◆ **EXERCISE OBJECTIVE**
From the entries below, copy every line where the string "skew" appears.

*** DATA TO PROCESS Section Begins ***

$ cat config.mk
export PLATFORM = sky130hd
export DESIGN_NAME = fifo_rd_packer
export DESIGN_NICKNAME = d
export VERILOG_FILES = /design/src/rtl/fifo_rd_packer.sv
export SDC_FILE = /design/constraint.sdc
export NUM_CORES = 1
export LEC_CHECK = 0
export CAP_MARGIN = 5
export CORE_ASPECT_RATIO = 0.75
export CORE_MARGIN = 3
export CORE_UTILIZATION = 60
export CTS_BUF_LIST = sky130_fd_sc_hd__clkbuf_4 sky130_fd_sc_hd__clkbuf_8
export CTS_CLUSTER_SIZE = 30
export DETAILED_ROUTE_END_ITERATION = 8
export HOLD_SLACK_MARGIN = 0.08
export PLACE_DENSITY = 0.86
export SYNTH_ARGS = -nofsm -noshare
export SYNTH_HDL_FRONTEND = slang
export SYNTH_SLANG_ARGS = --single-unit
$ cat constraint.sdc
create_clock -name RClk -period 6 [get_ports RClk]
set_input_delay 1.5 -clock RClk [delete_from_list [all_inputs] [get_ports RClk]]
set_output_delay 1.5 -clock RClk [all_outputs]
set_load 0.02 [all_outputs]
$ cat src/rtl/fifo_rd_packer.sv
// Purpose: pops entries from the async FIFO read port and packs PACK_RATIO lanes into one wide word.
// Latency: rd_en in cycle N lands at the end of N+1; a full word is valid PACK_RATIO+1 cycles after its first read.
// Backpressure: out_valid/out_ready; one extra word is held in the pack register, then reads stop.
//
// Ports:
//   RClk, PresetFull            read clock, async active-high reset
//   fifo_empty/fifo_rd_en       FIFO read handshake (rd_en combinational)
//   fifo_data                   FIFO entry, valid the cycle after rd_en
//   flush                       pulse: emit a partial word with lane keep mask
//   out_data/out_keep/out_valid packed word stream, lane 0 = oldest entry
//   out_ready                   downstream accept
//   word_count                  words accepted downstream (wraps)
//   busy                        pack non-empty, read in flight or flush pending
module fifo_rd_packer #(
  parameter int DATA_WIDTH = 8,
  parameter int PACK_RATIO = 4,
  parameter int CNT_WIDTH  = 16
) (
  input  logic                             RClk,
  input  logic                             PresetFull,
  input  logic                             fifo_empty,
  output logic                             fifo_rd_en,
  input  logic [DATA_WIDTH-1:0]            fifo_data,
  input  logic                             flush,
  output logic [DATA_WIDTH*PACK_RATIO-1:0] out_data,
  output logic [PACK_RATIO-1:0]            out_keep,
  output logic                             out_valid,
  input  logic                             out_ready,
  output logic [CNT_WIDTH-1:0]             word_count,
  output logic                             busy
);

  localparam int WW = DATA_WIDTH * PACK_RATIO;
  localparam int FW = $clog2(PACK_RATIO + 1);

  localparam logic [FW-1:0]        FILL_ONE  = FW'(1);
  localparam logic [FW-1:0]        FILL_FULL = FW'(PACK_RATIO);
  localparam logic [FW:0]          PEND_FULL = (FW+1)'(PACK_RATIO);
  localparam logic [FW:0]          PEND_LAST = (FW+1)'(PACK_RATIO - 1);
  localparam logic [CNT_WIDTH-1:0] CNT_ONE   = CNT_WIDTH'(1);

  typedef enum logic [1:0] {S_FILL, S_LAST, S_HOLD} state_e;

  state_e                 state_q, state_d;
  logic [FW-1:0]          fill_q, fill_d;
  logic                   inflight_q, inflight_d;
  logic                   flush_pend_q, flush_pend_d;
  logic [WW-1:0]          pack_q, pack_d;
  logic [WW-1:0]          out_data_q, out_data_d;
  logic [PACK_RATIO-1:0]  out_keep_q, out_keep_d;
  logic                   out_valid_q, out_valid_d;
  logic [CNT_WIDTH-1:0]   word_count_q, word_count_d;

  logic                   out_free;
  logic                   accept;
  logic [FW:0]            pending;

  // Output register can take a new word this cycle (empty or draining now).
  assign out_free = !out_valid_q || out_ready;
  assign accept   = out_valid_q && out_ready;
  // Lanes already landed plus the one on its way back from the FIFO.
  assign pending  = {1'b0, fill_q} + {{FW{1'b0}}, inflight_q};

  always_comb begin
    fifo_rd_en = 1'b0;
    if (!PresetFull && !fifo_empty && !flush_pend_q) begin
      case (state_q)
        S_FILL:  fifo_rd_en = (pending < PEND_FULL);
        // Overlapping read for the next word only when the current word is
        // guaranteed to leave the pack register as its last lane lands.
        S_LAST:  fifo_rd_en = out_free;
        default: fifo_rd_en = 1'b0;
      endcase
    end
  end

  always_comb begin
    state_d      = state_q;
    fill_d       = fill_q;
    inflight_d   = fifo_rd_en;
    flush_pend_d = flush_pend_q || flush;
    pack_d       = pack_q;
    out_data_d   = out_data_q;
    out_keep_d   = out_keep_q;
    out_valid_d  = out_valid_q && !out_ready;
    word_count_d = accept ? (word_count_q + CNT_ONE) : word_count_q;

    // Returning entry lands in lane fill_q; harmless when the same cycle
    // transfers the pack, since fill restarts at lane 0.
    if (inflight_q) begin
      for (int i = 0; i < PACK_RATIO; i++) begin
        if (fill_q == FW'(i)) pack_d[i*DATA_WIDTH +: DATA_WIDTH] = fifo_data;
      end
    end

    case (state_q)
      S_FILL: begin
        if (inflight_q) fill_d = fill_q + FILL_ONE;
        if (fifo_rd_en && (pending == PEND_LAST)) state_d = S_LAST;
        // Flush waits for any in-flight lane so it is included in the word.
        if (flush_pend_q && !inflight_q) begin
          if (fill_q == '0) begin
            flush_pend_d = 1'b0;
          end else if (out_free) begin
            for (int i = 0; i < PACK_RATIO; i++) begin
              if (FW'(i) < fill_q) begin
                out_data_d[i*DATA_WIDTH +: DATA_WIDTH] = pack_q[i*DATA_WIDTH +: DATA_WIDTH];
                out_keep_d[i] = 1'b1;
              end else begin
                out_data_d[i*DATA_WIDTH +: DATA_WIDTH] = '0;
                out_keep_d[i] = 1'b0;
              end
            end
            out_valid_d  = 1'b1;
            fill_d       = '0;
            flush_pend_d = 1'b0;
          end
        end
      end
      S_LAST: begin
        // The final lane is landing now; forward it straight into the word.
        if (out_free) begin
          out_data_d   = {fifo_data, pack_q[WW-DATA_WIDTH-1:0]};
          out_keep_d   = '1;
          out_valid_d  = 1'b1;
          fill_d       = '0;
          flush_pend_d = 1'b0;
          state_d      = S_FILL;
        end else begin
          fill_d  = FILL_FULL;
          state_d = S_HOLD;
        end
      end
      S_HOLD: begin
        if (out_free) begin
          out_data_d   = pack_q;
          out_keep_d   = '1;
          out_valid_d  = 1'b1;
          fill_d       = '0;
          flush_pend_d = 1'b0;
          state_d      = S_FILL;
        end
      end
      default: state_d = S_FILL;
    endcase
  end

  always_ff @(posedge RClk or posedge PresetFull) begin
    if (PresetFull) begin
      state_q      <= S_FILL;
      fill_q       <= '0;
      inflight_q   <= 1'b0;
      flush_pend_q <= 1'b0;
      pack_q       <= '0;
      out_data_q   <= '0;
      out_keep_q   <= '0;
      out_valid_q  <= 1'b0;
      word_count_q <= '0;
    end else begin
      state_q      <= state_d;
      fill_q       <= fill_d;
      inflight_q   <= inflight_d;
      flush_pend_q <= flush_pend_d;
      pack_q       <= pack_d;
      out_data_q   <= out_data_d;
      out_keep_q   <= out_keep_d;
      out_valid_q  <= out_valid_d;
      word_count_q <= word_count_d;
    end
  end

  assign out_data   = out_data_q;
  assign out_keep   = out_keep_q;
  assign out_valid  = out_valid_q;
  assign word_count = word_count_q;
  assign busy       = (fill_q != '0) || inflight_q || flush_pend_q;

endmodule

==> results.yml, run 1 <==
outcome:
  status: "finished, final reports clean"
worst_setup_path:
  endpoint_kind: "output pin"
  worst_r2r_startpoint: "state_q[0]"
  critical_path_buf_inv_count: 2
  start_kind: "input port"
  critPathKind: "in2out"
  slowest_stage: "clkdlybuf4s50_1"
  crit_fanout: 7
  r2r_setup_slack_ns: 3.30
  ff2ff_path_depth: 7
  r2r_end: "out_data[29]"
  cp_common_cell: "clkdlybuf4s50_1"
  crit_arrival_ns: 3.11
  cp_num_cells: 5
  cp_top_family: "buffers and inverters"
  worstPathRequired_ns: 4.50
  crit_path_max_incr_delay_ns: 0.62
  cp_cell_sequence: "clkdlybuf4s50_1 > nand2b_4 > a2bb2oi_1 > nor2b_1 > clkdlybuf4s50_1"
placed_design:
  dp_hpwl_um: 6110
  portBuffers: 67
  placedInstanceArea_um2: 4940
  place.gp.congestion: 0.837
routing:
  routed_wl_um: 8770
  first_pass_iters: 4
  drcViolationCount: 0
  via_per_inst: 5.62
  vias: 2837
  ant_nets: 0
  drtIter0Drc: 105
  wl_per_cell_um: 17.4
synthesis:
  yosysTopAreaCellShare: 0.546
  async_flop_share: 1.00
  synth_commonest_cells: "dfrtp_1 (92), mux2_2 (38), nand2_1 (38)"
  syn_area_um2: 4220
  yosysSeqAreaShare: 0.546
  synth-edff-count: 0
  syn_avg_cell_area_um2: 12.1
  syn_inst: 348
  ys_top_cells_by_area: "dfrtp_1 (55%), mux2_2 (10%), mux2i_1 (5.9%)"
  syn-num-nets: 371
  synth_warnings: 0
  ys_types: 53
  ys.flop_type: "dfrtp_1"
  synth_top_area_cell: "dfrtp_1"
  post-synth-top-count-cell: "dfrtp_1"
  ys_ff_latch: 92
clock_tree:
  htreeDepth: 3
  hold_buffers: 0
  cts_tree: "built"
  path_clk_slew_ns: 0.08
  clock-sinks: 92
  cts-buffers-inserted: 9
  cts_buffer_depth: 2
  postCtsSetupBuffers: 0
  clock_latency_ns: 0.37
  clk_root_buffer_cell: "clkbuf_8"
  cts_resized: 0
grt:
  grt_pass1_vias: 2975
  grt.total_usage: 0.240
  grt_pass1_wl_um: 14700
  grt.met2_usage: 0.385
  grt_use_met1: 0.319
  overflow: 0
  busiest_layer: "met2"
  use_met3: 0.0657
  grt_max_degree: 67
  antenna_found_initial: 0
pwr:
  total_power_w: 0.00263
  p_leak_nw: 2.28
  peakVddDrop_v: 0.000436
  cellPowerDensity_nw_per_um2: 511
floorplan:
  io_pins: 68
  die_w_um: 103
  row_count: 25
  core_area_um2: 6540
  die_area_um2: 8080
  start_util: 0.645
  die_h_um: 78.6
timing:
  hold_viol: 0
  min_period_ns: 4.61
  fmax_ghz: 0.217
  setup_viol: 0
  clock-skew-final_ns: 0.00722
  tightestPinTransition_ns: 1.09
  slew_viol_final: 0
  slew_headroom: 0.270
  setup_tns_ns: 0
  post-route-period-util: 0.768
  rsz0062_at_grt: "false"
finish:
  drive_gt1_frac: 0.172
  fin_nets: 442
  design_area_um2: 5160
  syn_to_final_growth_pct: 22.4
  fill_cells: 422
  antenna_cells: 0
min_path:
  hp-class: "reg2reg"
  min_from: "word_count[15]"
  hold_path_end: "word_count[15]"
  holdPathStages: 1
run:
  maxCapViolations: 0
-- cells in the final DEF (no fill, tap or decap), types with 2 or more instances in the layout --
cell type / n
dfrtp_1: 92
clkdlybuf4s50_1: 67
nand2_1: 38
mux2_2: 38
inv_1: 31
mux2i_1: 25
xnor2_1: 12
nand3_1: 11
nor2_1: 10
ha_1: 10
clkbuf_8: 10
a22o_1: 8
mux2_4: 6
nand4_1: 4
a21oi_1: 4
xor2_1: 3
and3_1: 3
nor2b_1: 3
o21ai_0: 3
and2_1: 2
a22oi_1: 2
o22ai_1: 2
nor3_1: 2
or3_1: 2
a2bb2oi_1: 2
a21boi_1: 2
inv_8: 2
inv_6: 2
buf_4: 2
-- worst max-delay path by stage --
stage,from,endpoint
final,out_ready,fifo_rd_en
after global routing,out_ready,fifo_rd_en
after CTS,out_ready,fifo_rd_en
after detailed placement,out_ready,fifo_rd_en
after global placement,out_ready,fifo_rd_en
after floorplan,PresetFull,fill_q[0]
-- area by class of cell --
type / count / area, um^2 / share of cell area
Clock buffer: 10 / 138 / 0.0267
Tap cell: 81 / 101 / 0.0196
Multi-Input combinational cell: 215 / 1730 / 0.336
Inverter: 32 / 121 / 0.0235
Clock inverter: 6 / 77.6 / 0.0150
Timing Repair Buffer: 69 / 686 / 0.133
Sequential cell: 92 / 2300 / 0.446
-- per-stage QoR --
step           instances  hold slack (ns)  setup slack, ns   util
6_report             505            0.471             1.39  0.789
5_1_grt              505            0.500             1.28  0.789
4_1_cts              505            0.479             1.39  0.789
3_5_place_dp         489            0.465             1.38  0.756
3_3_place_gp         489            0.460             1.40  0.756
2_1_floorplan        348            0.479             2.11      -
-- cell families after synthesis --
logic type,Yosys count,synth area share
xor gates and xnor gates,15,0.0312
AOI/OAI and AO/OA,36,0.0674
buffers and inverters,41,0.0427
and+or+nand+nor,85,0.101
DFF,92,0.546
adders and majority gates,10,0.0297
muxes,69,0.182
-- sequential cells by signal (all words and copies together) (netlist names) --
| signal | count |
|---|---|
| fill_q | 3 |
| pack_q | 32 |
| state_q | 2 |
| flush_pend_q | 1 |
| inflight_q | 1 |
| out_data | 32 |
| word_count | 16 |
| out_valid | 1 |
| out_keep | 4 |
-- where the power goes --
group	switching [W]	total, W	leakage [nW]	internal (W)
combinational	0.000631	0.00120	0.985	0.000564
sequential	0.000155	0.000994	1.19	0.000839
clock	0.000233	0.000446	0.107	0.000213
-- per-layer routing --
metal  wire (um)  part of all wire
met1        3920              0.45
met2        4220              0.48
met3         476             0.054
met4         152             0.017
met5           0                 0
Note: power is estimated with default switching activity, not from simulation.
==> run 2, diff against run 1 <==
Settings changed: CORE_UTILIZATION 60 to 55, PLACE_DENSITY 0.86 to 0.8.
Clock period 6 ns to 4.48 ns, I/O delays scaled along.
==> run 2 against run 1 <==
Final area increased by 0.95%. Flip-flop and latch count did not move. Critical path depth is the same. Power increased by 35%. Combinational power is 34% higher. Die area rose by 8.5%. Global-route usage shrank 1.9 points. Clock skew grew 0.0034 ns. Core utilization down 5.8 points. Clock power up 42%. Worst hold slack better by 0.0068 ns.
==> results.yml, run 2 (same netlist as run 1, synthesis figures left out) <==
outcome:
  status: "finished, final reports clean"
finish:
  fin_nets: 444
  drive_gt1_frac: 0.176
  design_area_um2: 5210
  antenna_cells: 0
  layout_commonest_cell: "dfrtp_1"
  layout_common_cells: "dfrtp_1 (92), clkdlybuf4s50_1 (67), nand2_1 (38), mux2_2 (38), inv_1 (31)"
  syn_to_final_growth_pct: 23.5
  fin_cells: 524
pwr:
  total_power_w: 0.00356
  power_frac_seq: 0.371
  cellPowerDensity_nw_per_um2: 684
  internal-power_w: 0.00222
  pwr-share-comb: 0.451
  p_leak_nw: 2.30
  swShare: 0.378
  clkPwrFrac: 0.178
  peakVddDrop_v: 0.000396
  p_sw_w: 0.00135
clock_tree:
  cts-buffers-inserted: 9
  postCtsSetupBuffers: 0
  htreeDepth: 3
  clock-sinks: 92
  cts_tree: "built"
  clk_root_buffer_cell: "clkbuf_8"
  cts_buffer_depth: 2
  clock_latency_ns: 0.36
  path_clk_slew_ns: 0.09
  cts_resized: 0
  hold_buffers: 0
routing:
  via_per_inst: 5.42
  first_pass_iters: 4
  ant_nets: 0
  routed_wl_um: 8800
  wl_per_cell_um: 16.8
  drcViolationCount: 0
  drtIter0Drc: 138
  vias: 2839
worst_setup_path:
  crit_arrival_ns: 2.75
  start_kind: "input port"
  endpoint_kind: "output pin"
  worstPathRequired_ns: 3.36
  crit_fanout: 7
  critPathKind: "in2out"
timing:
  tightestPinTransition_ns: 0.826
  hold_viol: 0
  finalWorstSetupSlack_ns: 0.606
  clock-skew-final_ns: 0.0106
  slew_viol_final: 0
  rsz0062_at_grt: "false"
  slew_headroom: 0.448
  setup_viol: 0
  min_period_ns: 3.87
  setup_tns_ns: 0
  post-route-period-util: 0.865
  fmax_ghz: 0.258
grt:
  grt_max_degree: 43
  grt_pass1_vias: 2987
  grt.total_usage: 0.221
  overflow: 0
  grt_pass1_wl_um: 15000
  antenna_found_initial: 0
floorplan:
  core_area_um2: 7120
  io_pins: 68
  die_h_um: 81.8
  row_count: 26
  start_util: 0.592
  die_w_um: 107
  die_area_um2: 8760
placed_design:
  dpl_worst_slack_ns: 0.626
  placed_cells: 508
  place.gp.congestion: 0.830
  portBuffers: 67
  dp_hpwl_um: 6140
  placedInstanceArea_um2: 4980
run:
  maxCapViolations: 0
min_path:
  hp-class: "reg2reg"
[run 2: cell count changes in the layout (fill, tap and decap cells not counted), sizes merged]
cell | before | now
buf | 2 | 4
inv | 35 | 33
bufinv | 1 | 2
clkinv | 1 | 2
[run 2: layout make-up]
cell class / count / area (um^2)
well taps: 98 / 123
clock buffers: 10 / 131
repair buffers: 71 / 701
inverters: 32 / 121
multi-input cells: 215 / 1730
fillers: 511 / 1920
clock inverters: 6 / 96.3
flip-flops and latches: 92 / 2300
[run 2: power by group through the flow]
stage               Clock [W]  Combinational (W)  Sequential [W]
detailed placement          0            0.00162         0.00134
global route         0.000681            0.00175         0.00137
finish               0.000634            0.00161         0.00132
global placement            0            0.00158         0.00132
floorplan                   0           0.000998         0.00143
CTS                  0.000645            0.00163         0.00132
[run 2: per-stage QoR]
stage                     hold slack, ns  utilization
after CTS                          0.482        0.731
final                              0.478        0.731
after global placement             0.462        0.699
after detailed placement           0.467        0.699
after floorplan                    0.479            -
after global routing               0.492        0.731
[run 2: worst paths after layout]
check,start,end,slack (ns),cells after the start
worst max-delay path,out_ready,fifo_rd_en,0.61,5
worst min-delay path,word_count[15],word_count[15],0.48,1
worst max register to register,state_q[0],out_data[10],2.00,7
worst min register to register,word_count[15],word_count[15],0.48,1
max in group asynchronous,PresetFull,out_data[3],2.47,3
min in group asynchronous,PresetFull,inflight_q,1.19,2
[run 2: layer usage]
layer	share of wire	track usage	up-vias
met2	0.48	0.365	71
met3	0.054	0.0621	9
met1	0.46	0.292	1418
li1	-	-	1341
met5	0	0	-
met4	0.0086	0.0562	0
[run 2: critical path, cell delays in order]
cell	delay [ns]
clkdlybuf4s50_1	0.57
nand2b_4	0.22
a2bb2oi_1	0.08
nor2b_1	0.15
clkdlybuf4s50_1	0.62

*** DATA TO PROCESS Section Ends ***

◆ **EXERCISE OUTPUT**
  clock-skew-final_ns: 0.00722
Final area increased by 0.95%. Flip-flop and latch count did not move. Critical path depth is the same. Power increased by 35%. Combinational power is 34% higher. Die area rose by 8.5%. Global-route usage shrank 1.9 points. Clock skew grew 0.0034 ns. Core utilization down 5.8 points. Clock power up 42%. Worst hold slack better by 0.0068 ns.
  clock-skew-final_ns: 0.0106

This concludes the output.